Example Data
| ID | Name | Phone |
|---|---|---|
| 1 | x | 212 |
| 2 | y | NaN |
| 3 | xy | NaN |
df is the name of the dataset The code below gave the names of the columns with no missing values.
no_nulls = set(df.columns[df.isnull().mean()==0])
isnull() will convert the dataset into something like this
| ID | Name | Phone |
|---|---|---|
| False | False | False |
| False | False | True |
| False | False | True |
Can some one explain how mean will work on non-integers?
I used this and it worked but i am curious about mean
no_nulls = set(df.columns[df.notnull().all()])
CodePudding user response:
Your case, .mean() is processing a dataframe of boolean values with True and False values only. In this case, .mean() treat False as 0 and True as 1. Hence, if you look at the result of df.isnull().mean(), you will see:
df.isnull().mean()
ID 0.000000
Name 0.000000
Phone 0.666667
dtype: float64
Here, as columns ID and Name have all False values, .mean() will treat all as zeros and get a mean of zero. For column Phone, you have one False and 2 True, hence, the mean is equivalent to taking mean of 0, 1, 1, i.e. 0.666667.

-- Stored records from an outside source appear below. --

**config.mk**
```make
export PLATFORM = sky130hd
export DESIGN_NAME = acw_ctl0
export DESIGN_NICKNAME = d
export VERILOG_FILES = /design/src/core/acw_pkg.sv /design/src/core/acw_ctl0.sv /design/src/core/acw_apb_port.sv /design/src/core/acw_follow_delay.sv
export SDC_FILE = /design/constraint.sdc
export NUM_CORES = 1
export LEC_CHECK = 0
export BUFFER_PORTS_ARGS = -buffer_cell sky130_fd_sc_hd__buf_4
export CAP_MARGIN = 30
export CORE_MARGIN = 4
export CORE_UTILIZATION = 55
export CTS_CLUSTER_SIZE = 16
export DETAILED_ROUTE_END_ITERATION = 16
export PLACE_DENSITY = 0.87
export SYNTH_ARGS = -nofsm -noshare
export SYNTH_HDL_FRONTEND = slang
export SYNTH_HIERARCHICAL = 1
export SYNTH_SLANG_ARGS = --single-unit
```
**constraint.sdc**
```tcl
create_clock -name sys_clk -period 4.4 [get_ports sys_clk]
set_input_delay 0.66 -clock sys_clk [delete_from_list [all_inputs] [get_ports sys_clk]]
set_output_delay 0.66 -clock sys_clk [all_outputs]
set_load 0.02 [all_outputs]
```
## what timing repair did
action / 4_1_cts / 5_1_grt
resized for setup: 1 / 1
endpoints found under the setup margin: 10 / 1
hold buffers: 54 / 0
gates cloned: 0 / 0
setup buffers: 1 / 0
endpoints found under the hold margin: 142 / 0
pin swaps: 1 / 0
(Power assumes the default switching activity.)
File: config.mk
export PLATFORM = sky130hd
export DESIGN_NAME = lsp_core
export DESIGN_NICKNAME = d
export VERILOG_FILES = /design/src/rtl/lsp_pkg.sv /design/src/rtl/lsp_core.sv
export SDC_FILE = /design/constraint.sdc
export NUM_CORES = 1
export LEC_CHECK = 0
export BUFFER_PORTS_ARGS = -buffer_cell sky130_fd_sc_hd__buf_2
export CAP_MARGIN = 20
export CORE_UTILIZATION = 40
export DETAILED_ROUTE_END_ITERATION = 12
export PLACE_DENSITY = 0.6
export SYNTH_ARGS = -nofsm -noshare
export SYNTH_HDL_FRONTEND = slang
export SYNTH_SLANG_ARGS = --single-unit
File: constraint.sdc
create_clock -name clock -period 6.6 [get_ports clock]
set_input_delay 0.66 -clock clock [delete_from_list [all_inputs] [get_ports clock]]
set_output_delay 0.66 -clock clock [all_outputs]
set_load 0.1 [all_outputs]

As a result, when you check for df.isnull().mean()==0, only the first 2 columns will be True and hence, you get {'ID', 'Name'} for the result of no_nulls.
Referring to the official document of DataFrame.mean, you will get some hint from the parameter numeric_only= and notice its default behavior with default setting:
Parameters
numeric_only bool, default None
Include only float, int, boolean columns. If None, will attempt to use everything, then use only numeric data.